1969년 1월 1일부터 1980년 6월 30일까지 만 10년 6개월간 고려병원에 입원한 환자중 수술에 의해 제거된 조직표본의 병리조직학적 검사를 통해 난소종양으로 확진된 339예를 조사 대상으로 하여 임상 및 병리학적 고찰을 실시하여 다음과 같은 결론을 얻었다. 1.총 339예중 비종양성 난소낭이 152예 (44.8%), 양성종양이 168예 (49.6%), 악성종양이 19예(5.6%)였다. 2.비종양성 난소낭을 제외한 전 난소종양중 양성낭성기형종이 87예(46.5%)로 가장 많았고, 장액성 낭선종이 36예(19.3%), 점액성낭선종이 35예(18.8%)순이였다. 3.난소종양의 연령 분포는 4~73세였으며 비종양성난소낭에서는 25~44세, 양성종양에서는 25~39세, 악성종양에서는 40~54세에서 가장 많이 볼 수 있고, 비종양성 난소낭의 평균 연령은 35.85세였고, 양성종양은 36.6세, 악성종양은 42.6세였다. 4.비종양성 난소낭을 제외한 난소종양의 주요 임상주소는 북부동통 및 불편감이 72.19%, 복부 종류촉지가 50.27%, 성기출혈 및 불규칙한 월경주기가 36.90%, 복부 팽만감이 8.33%, 아무런 자각 증상을 느끼지 못한 예가 7.14%였다. 5.난소종양의 평균 크기는 비종양성 난소낭의 경우 5.77cm, 양성종양의 경우 9.40cm, 악성종양의 경우 15.0cm였다. 6.복수의 빈도는 비종양성을 제외한 양성종양의 경우 1.80%, 악성종양의 경우 31.58%였다. 7.난소종양의 양측성은 양성종양이 14.88%, 악성종양이 57.89%였다. 8.양성종양에서 월경이 규칙적이었던 예는 60%였고, 불규칙적이었던 에는 28%였으며, 무월경이었던 예는 12%였으며, 악성종양에서는 규칙적이었던 예는 48%였고, 불규칙적이었던 예는 26%였고, 무월경이었던 예는 26%였다. 9.양성종양과 동반된 다른 병소로서는 만성 자궁경부염이 11.9%, 자궁근종이 6.5%, 자궁선 근종이 4.1%의 순이었다. 10.비종양성 난소낭을 동반한 부인과적 수술적응증으로는 자궁근종이 28.9%, 자궁외 임신이 14.5%의 순이었고, 난소낭종 진단하에 개복수술후 조직학적으로 비종양성 난소낭으로 진단된 것이 17.1%였다.

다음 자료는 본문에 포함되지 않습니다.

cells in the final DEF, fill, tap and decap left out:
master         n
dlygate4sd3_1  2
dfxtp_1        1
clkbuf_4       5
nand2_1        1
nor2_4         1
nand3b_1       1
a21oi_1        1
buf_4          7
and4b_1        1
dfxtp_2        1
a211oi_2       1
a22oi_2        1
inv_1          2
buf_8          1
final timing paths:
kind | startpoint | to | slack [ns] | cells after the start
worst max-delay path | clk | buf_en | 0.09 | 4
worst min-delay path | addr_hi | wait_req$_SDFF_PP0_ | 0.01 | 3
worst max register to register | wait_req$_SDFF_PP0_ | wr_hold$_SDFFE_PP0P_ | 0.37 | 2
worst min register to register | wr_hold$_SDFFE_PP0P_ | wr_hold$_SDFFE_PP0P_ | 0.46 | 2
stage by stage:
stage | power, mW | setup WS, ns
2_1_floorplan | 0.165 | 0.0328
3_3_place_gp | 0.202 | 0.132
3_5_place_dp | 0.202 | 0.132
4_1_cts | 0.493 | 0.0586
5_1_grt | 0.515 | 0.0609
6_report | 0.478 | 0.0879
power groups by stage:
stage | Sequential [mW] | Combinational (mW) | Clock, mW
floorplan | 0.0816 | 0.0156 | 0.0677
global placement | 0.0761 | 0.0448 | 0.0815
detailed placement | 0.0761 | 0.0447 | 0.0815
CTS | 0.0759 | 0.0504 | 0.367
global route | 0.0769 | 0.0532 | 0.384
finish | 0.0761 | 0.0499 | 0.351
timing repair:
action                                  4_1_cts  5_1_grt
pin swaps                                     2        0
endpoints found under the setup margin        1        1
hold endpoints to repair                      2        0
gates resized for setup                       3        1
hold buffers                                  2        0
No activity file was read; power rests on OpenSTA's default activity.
### config.mk
export PLATFORM = sky130hd
export DESIGN_NAME = ccm_blk_fmt
export DESIGN_NICKNAME = d
export VERILOG_FILES = /design/src/rtl/ccm_fmt_pkg.sv /design/src/rtl/ccm_beat_packer.sv /design/src/rtl/ccm_slot_ctrl.sv /design/src/rtl/ccm_blk_fmt.sv
export SDC_FILE = /design/constraint.sdc
export NUM_CORES = 1
export LEC_CHECK = 0
export CAP_MARGIN = 20
export CORE_AREA = 2 2 259 261
export DETAILED_ROUTE_END_ITERATION = 10
export DIE_AREA = 0 0 261 263
export PLACE_DENSITY = 0.51
export SETUP_SLACK_MARGIN = 0.5
export SKIP_LAST_GASP = 1
export SLEW_MARGIN = 10
export SYNTH_ARGS = -nofsm -noshare
export SYNTH_HDL_FRONTEND = slang
export SYNTH_SLANG_ARGS = --single-unit
### constraint.sdc
create_clock -name clk_i -period 6.2 [get_ports clk_i]
set_clock_uncertainty 0.1 [all_clocks]
set_input_delay 1.86 -clock clk_i [delete_from_list [all_inputs] [get_ports clk_i]]
set_output_delay 1.86 -clock clk_i [all_outputs]
set_load 0.02 [all_outputs]
### src/rtl/ccm_fmt_pkg.sv
package ccm_fmt_pkg;
  localparam int unsigned BLK_W   = 128;
  localparam int unsigned NONCE_W = 104;
  localparam int unsigned LEN_W   = 16;           // L = 2 bytes
  localparam int unsigned Q_W     = LEN_W - 3;    // ceil(len/16) fits
  localparam logic [7:0]  B0_FLAGS  = 8'h59;      // adata, (M-2)/2=3, L-1=1
  localparam logic [7:0]  CTR_FLAGS = 8'h01;      // L-1

  typedef enum logic [1:0] {ST_IDLE, ST_HDR, ST_SLOT, ST_EMIT} fmt_st_e;
endpackage

### src/rtl/ccm_beat_packer.sv
module ccm_beat_packer
  import ccm_fmt_pkg::*;
#(
  parameter int unsigned BEAT_W = 16
) (
  input  logic                clk_i,
  input  logic                rst_ni,
  input  logic                load_i,
  input  logic [LEN_W-1:0]    len_i,
  input  logic                gather_i,
  input  logic                clr_i,
  input  logic                beat_vld_i,
  input  logic [BEAT_W-1:0]   beat_i,
  output logic                beat_rdy_o,
  output logic                full_o,
  output logic [BLK_W-1:0]    blk_o
);
  localparam int unsigned BPB   = BEAT_W / 8;
  localparam int unsigned BEATS = BLK_W / BEAT_W;
  localparam int unsigned CNT_W = $clog2(BEATS + 1);

  logic [CNT_W-1:0]  beat_q;
  logic [LEN_W-1:0]  rem_q, rem_nxt;
  logic [BLK_W-1:0]  blk_q;
  logic [BEAT_W-1:0] beat_w;
  logic              pad_only, step;

  assign full_o     = (beat_q == CNT_W'(BEATS));
  assign pad_only   = (rem_q == '0);
  assign beat_rdy_o = gather_i && !full_o && !pad_only;
  // padding beats advance without touching the stream
  assign step       = gather_i && !full_o && (pad_only || beat_vld_i);
  assign rem_nxt    = (rem_q > LEN_W'(BPB)) ? rem_q - LEN_W'(BPB) : '0;

  always_comb begin
    for (int b = 0; b < BPB; b++) begin
      beat_w[BEAT_W-1-8*b -: 8] = (rem_q > LEN_W'(b)) ? beat_i[BEAT_W-1-8*b -: 8] : 8'h00;
    end
  end

  always_ff @(posedge clk_i or negedge rst_ni) begin
    if (!rst_ni) begin
      beat_q <= '0;
      rem_q  <= '0;
      blk_q  <= '0;
    end else if (load_i) begin
      beat_q <= '0;
      rem_q  <= len_i;
    end else if (clr_i) begin
      beat_q <= '0;
    end else if (step) begin
      beat_q <= beat_q + 1'b1;
      rem_q  <= rem_nxt;
      blk_q  <= {blk_q[BLK_W-BEAT_W-1:0], beat_w};
    end
  end

  assign blk_o = blk_q;
endmodule

### src/rtl/ccm_slot_ctrl.sv
module ccm_slot_ctrl
  import ccm_fmt_pkg::*;
#(
  parameter int unsigned SLOT_CYC = 10
) (
  input  logic             clk_i,
  input  logic             rst_ni,
  input  logic             start_i,
  input  logic [Q_W-1:0]   q_i,
  input  logic             full_i,
  output fmt_st_e          state_o,
  output logic [LEN_W-1:0] cnt_o,
  output logic             load_o
);
  localparam int unsigned TMR_W    = $clog2(SLOT_CYC);
  localparam logic [TMR_W-1:0] TMR_LAST = TMR_W'(SLOT_CYC - 2); // gather cycles minus one

  fmt_st_e          st_q;
  logic [TMR_W-1:0] tmr_q;
  logic [LEN_W-1:0] cnt_q;
  logic [Q_W-1:0]   q_q;

  assign load_o = (st_q == ST_IDLE) && start_i;

  always_ff @(posedge clk_i or negedge rst_ni) begin
    if (!rst_ni) begin
      st_q  <= ST_IDLE;
      tmr_q <= '0;
      cnt_q <= '0;
      q_q   <= '0;
    end else begin
      unique case (st_q)
        ST_IDLE: if (start_i) begin
          q_q   <= q_i;
          cnt_q <= LEN_W'(1);
          st_q  <= ST_HDR;
        end
        ST_HDR: begin
          tmr_q <= '0;
          st_q  <= (q_q == '0) ? ST_IDLE : ST_SLOT;
        end
        ST_SLOT: begin
          if (tmr_q != TMR_LAST) tmr_q <= tmr_q + 1'b1;
          else if (full_i)       st_q  <= ST_EMIT;
        end
        ST_EMIT: begin
          tmr_q <= '0;
          if (cnt_q == LEN_W'(q_q)) st_q <= ST_IDLE;
          else begin
            cnt_q <= cnt_q + 1'b1;
            st_q  <= ST_SLOT;
          end
        end
        default: st_q <= ST_IDLE;
      endcase
    end
  end

  assign state_o = st_q;
  assign cnt_o   = cnt_q;
endmodule

### src/rtl/ccm_blk_fmt.sv
module ccm_blk_fmt
  import ccm_fmt_pkg::*;
#(
  parameter int unsigned BEAT_W   = 16,
  parameter int unsigned SLOT_CYC = 10
) (
  input  logic              clk_i,
  input  logic              rst_ni,
  input  logic              start_i,
  input  logic [7:0]        prio_i,
  input  logic [47:0]       ta_i,
  input  logic [47:0]       pn_i,
  input  logic [15:0]       len_i,
  input  logic              beat_vld_i,
  input  logic [BEAT_W-1:0] beat_i,
  output logic              beat_rdy_o,
  output logic              hdr_vld_o,
  output logic [127:0]      b0_o,
  output logic [127:0]      a0_o,
  output logic              blk_vld_o,
  output logic [127:0]      blk_o,
  output logic [127:0]      ctr_o
);
  fmt_st_e            st;
  logic [LEN_W-1:0]   cnt;
  logic               load, full;
  logic [LEN_W:0]     len_rnd;
  logic [Q_W-1:0]     q_w;
  logic [NONCE_W-1:0] nonce_q;
  logic [LEN_W-1:0]   len_q;

  assign len_rnd = {1'b0, len_i} + (LEN_W+1)'(15);
  assign q_w     = len_rnd[LEN_W:4];

  always_ff @(posedge clk_i or negedge rst_ni) begin
    if (!rst_ni) begin
      nonce_q <= '0;
      len_q   <= '0;
    end else if (load) begin
      nonce_q <= {prio_i, ta_i, pn_i};
      len_q   <= len_i;
    end
  end

  ccm_slot_ctrl #(.SLOT_CYC(SLOT_CYC)) u_ctrl (
    .clk_i   (clk_i),
    .rst_ni  (rst_ni),
    .start_i (start_i),
    .q_i     (q_w),
    .full_i  (full),
    .state_o (st),
    .cnt_o   (cnt),
    .load_o  (load)
  );

  ccm_beat_packer #(.BEAT_W(BEAT_W)) u_pack (
    .clk_i      (clk_i),
    .rst_ni     (rst_ni),
    .load_i     (load),
    .len_i      (len_i),
    .gather_i   (st == ST_SLOT),
    .clr_i      (st == ST_EMIT),
    .beat_vld_i (beat_vld_i),
    .beat_i     (beat_i),
    .beat_rdy_o (beat_rdy_o),
    .full_o     (full),
    .blk_o      (blk_o)
  );

  assign hdr_vld_o = (st == ST_HDR);
  assign blk_vld_o = (st == ST_EMIT);
  assign b0_o      = {B0_FLAGS, nonce_q, len_q};
  assign a0_o      = {CTR_FLAGS, nonce_q, 16'h0000};
  assign ctr_o     = {CTR_FLAGS, nonce_q, cnt};
endmodule

# Word level (Yosys, flattened, before mapping)
# Cells that the tools add are included.
[totals]
regBits = 303
word_cells = 72
[classes]
n_addsub = 5
magnitude_cmp = 3
n_eq_ne = 12
n_mux = 20
n_bitwise = 2
reduce_logical = 21
[op_table]
columns = ["op", "count"]
rows = [
  ["$mux 16", 6],
  ["$gt 16x1->1 const B", 2],
  ["$pmux 16 s2", 1],
  ["$add 16x4->17 const B", 1],
  ["$add 16x1->16 const B", 1],
  ["$eq 16x13->1", 1],
  ["$gt 16x2->1 const B", 1],
  ["$logic_not 16->1", 1],
  ["$mux 4", 4],
  ["$mux 8", 2],
  ["$sub 16x2->16 const B", 1],
  ["$logic_not 13->1", 1],
  ["$mux 2", 5],
  ["$ne 2x2->1 const B", 5],
  ["$reduce_and 3->1", 3],
  ["$add 4x1->4 const B", 2],
  ["$pmux 2 s4", 1],
  ["$pmux 4 s2", 1],
  ["$reduce_and 2->1", 3],
  ["$reduce_bool 2->1", 3],
  ["$eq 2x2->1 const B", 2],
  ["$eq 4x4->1 const B", 1],
  ["$logic_and 1x1->1", 4],
  ["$ne 4x4->1 const B", 1],
  ["8 further kinds", 10],
]

# Logic depth before layout (Yosys ltp)
# Gate-level depths: netlist of run 1.
[logic_depth]
depth_word = 7
ltp_mapped = 10

# By module
# A second synthesis of run 1 with hierarchy kept.
[hier_totals]
hier_cells = 1431
area_unflattened_um2 = 14575.2
[by_module_without_submodules]
columns = ["mod", "n_inst", "cells_each", "area_per_inst_um2", "seq_area_each_um2"]
rows = [
  ["ccm_blk_fmt", 1, 538, 6556.3, 3002.9],
  ["ccm_beat_packer", 1, 679, 6080.8, 3703.6],
  ["ccm_slot_ctrl", 1, 214, 1938.1, 875.8],
]

# Least setup slack after synthesis of run 1
# OpenSTA, ideal clock, no wires.
[synth_timing]
kind = "input port to flip-flop"
startpoint = "input len_i[3]"
endpoint = "register u_ctrl.q_q[11]"
setup_ns = 0.135
arrival_ns = 3.018
required_time_ns = 5.965
slack_ns = 2.947
path_stages = 6
path_buffers = 0
path_cell_list = "or4_1 > nand4_1 > nor3_1 > nand3_1 > xor2_1 > o21ai_0"
[synth_via]
elab_chain_cells = 1
[synth_lines]
columns = ["item", "line", "source"]
rows = [
  ["start, declared", "ccm_blk_fmt.sv:13", "input logic [15:0] len_i,"],
  ["$add 16x4->17", "ccm_blk_fmt.sv:32", "assign len_rnd = {1'b0, len_i} + (LEN_W+1)'(15);"],
  ["end signal, assigned", "ccm_slot_ctrl.sv:34", "q_q <= q_i;"],
  ["end, declared", "ccm_slot_ctrl.sv:21", "logic [Q_W-1:0] q_q;"],
]
# No other way between the ends.
# A chain may end at the register's enable or synchronous reset.

# Final worst setup path of run 1
[layout_timing]
startpoint = "register u_pack.rem_q[13]"
endpoint = "output beat_rdy_o"
[layout_via]
elab_chain_cells = 3
[layout_lines]
columns = ["item", "line", "source"]
rows = [
  ["start, declared", "ccm_beat_packer.sv:23", "logic [LEN_W-1:0] rem_q, rem_nxt;"],
  ["start signal, assigned", "ccm_beat_packer.sv:48", "rem_q <= len_i;"],
  ["start signal, assigned", "ccm_beat_packer.sv:53", "rem_q <= rem_nxt;"],
  ["$logic_not 16->1", "ccm_beat_packer.sv:29", "assign pad_only = (rem_q == '0);"],
  ["$logic_not 1->1", "ccm_beat_packer.sv:30", "assign beat_rdy_o = gather_i && !full_o && !pad_only;"],
  ["$logic_and 1x1->1", "ccm_beat_packer.sv:30", ""],
  ["end, declared", "ccm_blk_fmt.sv:16", "output logic beat_rdy_o,"],
]
# No other way between the ends.

==> results of run 1 <==
state kept, by name (all words and copies together), names as in the netlist:
register and flops:
u_pack.rem_q 16, nonce_q 104, u_pack.beat_q 4, u_ctrl.q_q 13, u_ctrl.tmr_q 4, u_ctrl.state_o 2, u_pack.blk_o 128, u_ctrl.cnt_o 16
len_q 16
power breakdown:
part           internal, mW  switching, mW  total [mW]
Combinational          2.93           3.43        6.37
Sequential             2.86          0.980        3.84
Clock                  1.27          0.904        2.18
Total                  7.06           5.32        12.4
cell usage in the layout, fill, tap and decap left out, types with 3 or more instances in the layout:
cell and count:
nand2_1 767, clkdlybuf4s50_1 613, dfrtp_1 303, conb_1 40, clkbuf_16 38, nand3_1 33
nor2_1 32, o21ai_0 29, xnor2_1 24, a21oi_1 16, inv_1 13, nand4_1 12
xor2_1 11, nor3_1 10, o211ai_1 7, clkbuf_1 7, clkinv_2 7, a211oi_1 6
nor4_1 6, mux2i_1 6, ha_1 6, diode_2 5, and2_1 5, nor2b_1 5
clkbuf_8 5, buf_12 5, or4_1 3, o21ai_1 3
metal layers:
layer / routed length, um / up-vias / part of all wire, % / global-route usage [%]
met5: 38 / - / 0.074 / 0
met1: 21400 / 5632 / 42 / 17.6
met2: 24500 / 381 / 48 / 24.0
li1: - / 5676 / - / -
met4: 1510 / 6 / 2.9 / 4.88
met3: 3700 / 85 / 7.2 / 4.13
how the worst max path moves through the flow:
| stage | end | from | cells after the start |
|---|---|---|---|
| after global placement | beat_rdy_o | u_pack.rem_q[13] | 4 |
| after CTS | beat_rdy_o | u_pack.rem_q[13] | 4 |
| after global routing | beat_rdy_o | u_pack.rem_q[3] | 4 |
| final | beat_rdy_o | u_pack.rem_q[13] | 4 |
| after detailed placement | beat_rdy_o | u_pack.rem_q[13] | 4 |
| after floorplan | u_ctrl.q_q[11] | len_i[3] | 6 |
cell usage after synthesis (4+ instances only):
cell type  instances
xor2_1            11
mux2i_1            6
nand4_1           12
nor4_1             6
nor2_1            32
buf_1              4
clkbuf_1          34
nand3_1           33
xnor2_1           24
o21ai_0           29
nand2_1          768
buf_4            248
a21oi_1           16
dfrtp_1          303
and2_1             6
inv_1             13
o211ai_1           7
a211oi_1           6
buf_2             21
buf_6             12
ha_1               6
nor2b_1            5
nor3_1            10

Climico-pathologic studies were made on a series of 339 cases of non-neoplastic and neoplastic ovarian tumors, that were admitted to the Department of Obstetrics and Gynecology, Korea General Hospital during the period of about 10 1/2 years from January, 1969 to June, 1980. The results were as follows; 1)Among 339 cases, 152 cases ( 44.8%) were non-neoplastic and 168 cases (49.6%) were benign and 19 cases ( 5.6%) were malignant ovarian tumors. 2)Among the benign ovarian tumors, cystic teratomas (87 cases, 46.5%) ranked first, followed by serous cystadenoma (36 cases, 19.3%) and mucinous cyst adenoma (35 cases, 18.8%) in order of frequency. 3)The range of age of patient with ovarian tumor was from 4 year-old age to 73 year-old age, mean age of patient with non-neoplastic ovarian cyst was 35.85 years and benign ovarian tumors was 36.6 years and malignant one was 42.6 years. 4)The chief complaints of patients were abdominal pain and discomfort ( 72.1%), abdominal palpeble mass (50.27%), vaginal bleeding and irregular menstruation (36.9%) and abdominal distension(8.33%). 5)Mea diameter was 5.77cm in non-neoplastic ovarian cysts and 9.40cm in benign ovarian tumors and 15.0cm in malignant ovarian tumors. 6)The frequency of ascites was 1.80% in benign ovarian tumors and 31.58% in malignant ovarian tumors. 7)Bilaterality was 14.88% in benign ovarian tumors and 57.89% in malignant ovarian tumors. 8)In benign ovarian tumorm, regular menstruation was 60% and irregular menstruation was 28% and amenorrhea was 12%. In malignant tumor, regular menstruation was 48%, irregular menstruation was 26% and amonorrhea was 26%. 9)Benign ovarian tumor associated with chronic cervicitis was about 11.9% and uterine myoma was 6.5% and adenomyosis was 4.1% in order of frequency. 10)Main operative indication in non-neoplastic ovarian cyst were uterine myoma (28.9%), ectopic pregnancy (14.5%) in order of frequency. Under the impression of ovarian cyst, when exploratory laparotomy was performed, the non-neoplastic ovarian cyst was found in 17.1% of patients.